* [TASK DETAILS]: In the entries that follow, the line with "pwr-share-comb;0.410;" opens the range and the line with "The flow's constraints" closes it; repeat that range exactly, both lines included.

* [DATA FOR REVIEW]:
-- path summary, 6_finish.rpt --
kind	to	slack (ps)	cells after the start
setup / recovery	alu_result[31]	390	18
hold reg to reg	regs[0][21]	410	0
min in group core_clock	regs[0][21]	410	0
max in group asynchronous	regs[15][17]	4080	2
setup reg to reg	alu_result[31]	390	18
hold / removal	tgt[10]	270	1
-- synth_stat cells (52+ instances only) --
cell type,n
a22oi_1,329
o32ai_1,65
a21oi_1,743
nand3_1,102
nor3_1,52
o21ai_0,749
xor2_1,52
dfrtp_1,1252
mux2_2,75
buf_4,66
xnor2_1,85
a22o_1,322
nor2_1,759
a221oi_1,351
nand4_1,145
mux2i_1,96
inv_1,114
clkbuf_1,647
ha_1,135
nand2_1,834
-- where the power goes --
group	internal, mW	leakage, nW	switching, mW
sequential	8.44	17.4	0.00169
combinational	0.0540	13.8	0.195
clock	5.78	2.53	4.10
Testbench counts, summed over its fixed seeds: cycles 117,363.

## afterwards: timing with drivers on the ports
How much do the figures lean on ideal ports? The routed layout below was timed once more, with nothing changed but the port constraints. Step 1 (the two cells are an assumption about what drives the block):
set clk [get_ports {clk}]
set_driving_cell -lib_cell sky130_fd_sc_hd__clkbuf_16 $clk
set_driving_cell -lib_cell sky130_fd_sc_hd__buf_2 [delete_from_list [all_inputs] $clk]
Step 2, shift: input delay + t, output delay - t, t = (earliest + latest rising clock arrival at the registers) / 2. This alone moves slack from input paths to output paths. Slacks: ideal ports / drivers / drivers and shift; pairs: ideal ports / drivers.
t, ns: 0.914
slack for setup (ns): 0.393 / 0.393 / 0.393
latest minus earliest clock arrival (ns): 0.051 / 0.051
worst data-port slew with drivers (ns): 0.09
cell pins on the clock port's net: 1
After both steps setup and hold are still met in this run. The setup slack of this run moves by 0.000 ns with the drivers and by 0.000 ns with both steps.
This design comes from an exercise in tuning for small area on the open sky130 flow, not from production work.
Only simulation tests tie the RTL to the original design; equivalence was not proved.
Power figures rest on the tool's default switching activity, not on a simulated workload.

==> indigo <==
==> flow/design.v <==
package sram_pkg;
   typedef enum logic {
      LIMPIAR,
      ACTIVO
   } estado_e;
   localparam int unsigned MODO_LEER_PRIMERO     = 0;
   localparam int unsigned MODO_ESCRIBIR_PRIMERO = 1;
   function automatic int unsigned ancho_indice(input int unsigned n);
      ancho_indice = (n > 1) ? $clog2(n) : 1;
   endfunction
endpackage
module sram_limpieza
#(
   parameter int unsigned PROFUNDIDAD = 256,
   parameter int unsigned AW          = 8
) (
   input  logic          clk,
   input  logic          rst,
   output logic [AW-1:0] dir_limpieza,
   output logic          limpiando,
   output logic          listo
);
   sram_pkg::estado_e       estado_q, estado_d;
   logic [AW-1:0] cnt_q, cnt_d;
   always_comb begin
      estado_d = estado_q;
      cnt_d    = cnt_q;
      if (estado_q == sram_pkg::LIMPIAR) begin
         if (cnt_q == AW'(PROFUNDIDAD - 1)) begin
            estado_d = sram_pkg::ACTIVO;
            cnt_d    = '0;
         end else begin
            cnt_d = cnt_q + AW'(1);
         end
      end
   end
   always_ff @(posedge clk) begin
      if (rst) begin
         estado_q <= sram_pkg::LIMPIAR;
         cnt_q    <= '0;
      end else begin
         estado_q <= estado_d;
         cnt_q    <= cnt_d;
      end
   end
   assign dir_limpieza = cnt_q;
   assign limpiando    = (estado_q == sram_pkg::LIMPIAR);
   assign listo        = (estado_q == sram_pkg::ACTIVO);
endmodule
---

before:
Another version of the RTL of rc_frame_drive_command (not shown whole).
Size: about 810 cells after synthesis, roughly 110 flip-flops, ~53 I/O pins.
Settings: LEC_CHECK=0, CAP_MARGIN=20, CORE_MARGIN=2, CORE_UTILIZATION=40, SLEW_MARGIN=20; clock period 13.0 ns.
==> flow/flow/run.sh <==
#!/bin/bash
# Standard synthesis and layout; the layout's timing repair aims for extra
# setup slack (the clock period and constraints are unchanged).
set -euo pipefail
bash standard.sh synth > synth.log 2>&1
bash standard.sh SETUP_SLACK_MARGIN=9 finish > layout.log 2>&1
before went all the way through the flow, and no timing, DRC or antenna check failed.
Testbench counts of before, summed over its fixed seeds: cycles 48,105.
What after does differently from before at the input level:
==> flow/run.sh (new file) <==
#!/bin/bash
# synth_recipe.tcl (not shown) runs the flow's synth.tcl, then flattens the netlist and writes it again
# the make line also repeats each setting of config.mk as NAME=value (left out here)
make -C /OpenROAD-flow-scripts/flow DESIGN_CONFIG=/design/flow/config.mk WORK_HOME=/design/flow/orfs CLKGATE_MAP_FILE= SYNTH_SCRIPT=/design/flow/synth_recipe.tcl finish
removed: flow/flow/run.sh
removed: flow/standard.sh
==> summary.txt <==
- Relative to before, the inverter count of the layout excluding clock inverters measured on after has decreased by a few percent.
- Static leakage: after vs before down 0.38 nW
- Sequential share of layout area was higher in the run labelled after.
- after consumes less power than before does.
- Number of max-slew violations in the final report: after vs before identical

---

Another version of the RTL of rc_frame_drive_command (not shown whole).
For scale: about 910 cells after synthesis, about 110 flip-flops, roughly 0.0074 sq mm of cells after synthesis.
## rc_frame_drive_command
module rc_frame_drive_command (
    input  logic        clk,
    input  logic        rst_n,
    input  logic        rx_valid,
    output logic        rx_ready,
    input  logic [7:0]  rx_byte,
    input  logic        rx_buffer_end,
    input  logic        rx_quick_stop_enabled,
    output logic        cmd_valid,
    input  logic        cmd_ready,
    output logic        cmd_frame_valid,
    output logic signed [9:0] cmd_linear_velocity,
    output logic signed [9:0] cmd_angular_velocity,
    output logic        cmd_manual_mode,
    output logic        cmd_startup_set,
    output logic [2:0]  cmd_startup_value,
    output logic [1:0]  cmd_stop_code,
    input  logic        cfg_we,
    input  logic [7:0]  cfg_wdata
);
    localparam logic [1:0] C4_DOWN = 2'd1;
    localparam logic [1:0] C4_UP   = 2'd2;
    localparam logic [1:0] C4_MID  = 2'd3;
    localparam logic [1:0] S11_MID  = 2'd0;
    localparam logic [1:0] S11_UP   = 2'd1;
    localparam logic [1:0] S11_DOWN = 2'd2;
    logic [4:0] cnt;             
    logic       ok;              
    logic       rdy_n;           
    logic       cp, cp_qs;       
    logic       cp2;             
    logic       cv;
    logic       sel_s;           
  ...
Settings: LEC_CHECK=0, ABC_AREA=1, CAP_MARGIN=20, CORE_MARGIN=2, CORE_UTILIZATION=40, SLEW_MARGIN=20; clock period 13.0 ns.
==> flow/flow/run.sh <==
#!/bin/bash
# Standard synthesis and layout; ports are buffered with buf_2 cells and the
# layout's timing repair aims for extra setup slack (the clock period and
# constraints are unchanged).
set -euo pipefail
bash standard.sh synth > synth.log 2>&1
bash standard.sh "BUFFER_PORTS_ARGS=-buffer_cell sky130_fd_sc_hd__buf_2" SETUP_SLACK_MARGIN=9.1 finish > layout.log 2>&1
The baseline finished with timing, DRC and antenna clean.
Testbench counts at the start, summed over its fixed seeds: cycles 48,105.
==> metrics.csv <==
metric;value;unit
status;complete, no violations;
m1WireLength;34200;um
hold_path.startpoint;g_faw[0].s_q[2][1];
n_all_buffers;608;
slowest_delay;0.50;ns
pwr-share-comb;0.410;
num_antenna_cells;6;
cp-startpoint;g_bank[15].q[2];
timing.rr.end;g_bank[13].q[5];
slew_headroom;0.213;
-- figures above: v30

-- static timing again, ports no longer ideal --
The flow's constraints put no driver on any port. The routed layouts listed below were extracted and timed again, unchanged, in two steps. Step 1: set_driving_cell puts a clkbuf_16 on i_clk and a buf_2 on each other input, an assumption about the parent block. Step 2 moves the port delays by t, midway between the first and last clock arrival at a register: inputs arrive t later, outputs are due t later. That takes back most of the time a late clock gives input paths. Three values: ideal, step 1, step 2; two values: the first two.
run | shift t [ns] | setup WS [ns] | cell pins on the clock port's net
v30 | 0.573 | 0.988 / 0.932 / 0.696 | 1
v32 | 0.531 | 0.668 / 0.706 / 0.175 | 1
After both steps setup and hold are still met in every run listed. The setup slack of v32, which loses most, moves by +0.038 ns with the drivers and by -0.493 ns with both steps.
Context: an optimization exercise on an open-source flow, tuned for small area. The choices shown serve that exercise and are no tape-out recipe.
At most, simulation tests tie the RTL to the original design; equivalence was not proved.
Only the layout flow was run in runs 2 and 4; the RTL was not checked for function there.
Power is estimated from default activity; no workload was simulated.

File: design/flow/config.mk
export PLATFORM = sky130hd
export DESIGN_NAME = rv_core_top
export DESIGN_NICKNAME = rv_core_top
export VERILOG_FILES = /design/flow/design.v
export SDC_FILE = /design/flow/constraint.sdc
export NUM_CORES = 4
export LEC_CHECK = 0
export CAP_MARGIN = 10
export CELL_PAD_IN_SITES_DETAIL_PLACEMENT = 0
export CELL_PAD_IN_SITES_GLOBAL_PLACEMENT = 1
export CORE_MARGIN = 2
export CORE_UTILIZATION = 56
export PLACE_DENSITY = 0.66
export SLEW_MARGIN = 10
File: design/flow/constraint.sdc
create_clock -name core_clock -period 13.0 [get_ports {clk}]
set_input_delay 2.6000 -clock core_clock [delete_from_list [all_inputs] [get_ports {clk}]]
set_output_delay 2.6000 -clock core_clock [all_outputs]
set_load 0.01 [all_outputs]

* [OUTPUT FOR THIS EXERCISE]:
pwr-share-comb;0.410;
num_antenna_cells;6;
cp-startpoint;g_bank[15].q[2];
timing.rr.end;g_bank[13].q[5];
slew_headroom;0.213;
-- figures above: v30

-- static timing again, ports no longer ideal --
The flow's constraints put no driver on any port. The routed layouts listed below were extracted and timed again, unchanged, in two steps. Step 1: set_driving_cell puts a clkbuf_16 on i_clk and a buf_2 on each other input, an assumption about the parent block. Step 2 moves the port delays by t, midway between the first and last clock arrival at a register: inputs arrive t later, outputs are due t later. That takes back most of the time a late clock gives input paths. Three values: ideal, step 1, step 2; two values: the first two.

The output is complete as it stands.